# Problem description:
Starting at the first line of the records below, transcribe each line exactly, ending with the line that contains "reg [15:0] color_cnt_15;".

------ Task material

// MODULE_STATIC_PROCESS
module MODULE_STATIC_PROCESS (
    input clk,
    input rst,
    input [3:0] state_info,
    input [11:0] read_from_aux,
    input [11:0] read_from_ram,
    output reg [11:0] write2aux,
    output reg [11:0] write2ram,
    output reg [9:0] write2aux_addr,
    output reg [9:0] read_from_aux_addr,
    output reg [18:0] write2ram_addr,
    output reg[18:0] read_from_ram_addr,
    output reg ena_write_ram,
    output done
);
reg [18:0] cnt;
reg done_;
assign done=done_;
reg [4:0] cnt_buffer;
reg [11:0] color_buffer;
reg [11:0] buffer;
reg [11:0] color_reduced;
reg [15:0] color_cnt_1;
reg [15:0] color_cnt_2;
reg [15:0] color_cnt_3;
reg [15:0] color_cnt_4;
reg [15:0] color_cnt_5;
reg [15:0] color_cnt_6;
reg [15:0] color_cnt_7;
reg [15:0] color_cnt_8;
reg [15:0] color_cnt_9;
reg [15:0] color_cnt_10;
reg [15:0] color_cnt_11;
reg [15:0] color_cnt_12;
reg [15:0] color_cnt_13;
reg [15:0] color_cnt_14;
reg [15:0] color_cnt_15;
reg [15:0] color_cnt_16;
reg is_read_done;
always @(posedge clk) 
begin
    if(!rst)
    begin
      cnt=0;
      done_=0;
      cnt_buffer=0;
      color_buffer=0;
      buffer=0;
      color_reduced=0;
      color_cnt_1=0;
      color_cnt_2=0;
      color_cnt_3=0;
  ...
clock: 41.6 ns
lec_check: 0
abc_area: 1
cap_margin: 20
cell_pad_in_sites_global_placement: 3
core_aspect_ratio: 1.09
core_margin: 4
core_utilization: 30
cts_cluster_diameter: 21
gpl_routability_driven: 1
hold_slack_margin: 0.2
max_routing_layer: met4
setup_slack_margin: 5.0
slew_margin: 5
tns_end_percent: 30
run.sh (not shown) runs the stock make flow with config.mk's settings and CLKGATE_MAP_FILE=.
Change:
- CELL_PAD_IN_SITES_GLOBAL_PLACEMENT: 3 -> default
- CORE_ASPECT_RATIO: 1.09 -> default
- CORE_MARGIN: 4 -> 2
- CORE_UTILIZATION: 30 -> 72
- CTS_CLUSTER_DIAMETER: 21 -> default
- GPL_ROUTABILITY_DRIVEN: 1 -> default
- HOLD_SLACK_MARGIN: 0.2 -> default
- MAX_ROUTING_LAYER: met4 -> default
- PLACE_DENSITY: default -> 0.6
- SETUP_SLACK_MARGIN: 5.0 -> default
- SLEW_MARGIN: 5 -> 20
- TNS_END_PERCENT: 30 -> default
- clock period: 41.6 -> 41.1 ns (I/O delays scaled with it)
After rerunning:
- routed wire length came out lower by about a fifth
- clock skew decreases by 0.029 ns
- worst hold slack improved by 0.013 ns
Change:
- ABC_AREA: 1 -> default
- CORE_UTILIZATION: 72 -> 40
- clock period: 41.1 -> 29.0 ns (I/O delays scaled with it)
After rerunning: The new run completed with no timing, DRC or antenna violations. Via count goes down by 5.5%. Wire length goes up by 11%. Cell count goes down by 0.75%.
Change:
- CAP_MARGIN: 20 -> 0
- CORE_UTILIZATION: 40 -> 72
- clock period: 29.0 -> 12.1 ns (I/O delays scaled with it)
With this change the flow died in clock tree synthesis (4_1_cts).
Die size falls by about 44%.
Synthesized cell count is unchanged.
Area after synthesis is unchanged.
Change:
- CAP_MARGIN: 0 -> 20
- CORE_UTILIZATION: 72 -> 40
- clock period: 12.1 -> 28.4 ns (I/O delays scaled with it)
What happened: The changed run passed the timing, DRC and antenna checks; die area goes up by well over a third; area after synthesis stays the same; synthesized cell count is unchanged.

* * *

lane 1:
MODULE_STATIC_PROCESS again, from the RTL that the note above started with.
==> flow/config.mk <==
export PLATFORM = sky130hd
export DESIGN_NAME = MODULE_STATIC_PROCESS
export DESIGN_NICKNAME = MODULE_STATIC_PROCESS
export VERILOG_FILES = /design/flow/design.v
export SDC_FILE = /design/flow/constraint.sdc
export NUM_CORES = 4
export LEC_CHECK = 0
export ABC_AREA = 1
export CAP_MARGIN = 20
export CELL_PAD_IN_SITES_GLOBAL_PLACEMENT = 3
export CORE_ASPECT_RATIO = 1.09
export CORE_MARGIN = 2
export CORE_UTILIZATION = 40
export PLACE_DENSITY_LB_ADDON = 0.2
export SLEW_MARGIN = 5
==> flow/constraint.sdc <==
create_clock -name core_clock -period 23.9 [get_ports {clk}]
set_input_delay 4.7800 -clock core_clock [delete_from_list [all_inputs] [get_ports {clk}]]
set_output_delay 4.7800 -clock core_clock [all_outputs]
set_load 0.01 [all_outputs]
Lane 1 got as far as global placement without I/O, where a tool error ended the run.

------------

# Solution to this problem:
// MODULE_STATIC_PROCESS
module MODULE_STATIC_PROCESS (
    input clk,
    input rst,
    input [3:0] state_info,
    input [11:0] read_from_aux,
    input [11:0] read_from_ram,
    output reg [11:0] write2aux,
    output reg [11:0] write2ram,
    output reg [9:0] write2aux_addr,
    output reg [9:0] read_from_aux_addr,
    output reg [18:0] write2ram_addr,
    output reg[18:0] read_from_ram_addr,
    output reg ena_write_ram,
    output done
);
reg [18:0] cnt;
reg done_;
assign done=done_;
reg [4:0] cnt_buffer;
reg [11:0] color_buffer;
reg [11:0] buffer;
reg [11:0] color_reduced;
reg [15:0] color_cnt_1;
reg [15:0] color_cnt_2;
reg [15:0] color_cnt_3;
reg [15:0] color_cnt_4;
reg [15:0] color_cnt_5;
reg [15:0] color_cnt_6;
reg [15:0] color_cnt_7;
reg [15:0] color_cnt_8;
reg [15:0] color_cnt_9;
reg [15:0] color_cnt_10;
reg [15:0] color_cnt_11;
reg [15:0] color_cnt_12;
reg [15:0] color_cnt_13;
reg [15:0] color_cnt_14;
reg [15:0] color_cnt_15;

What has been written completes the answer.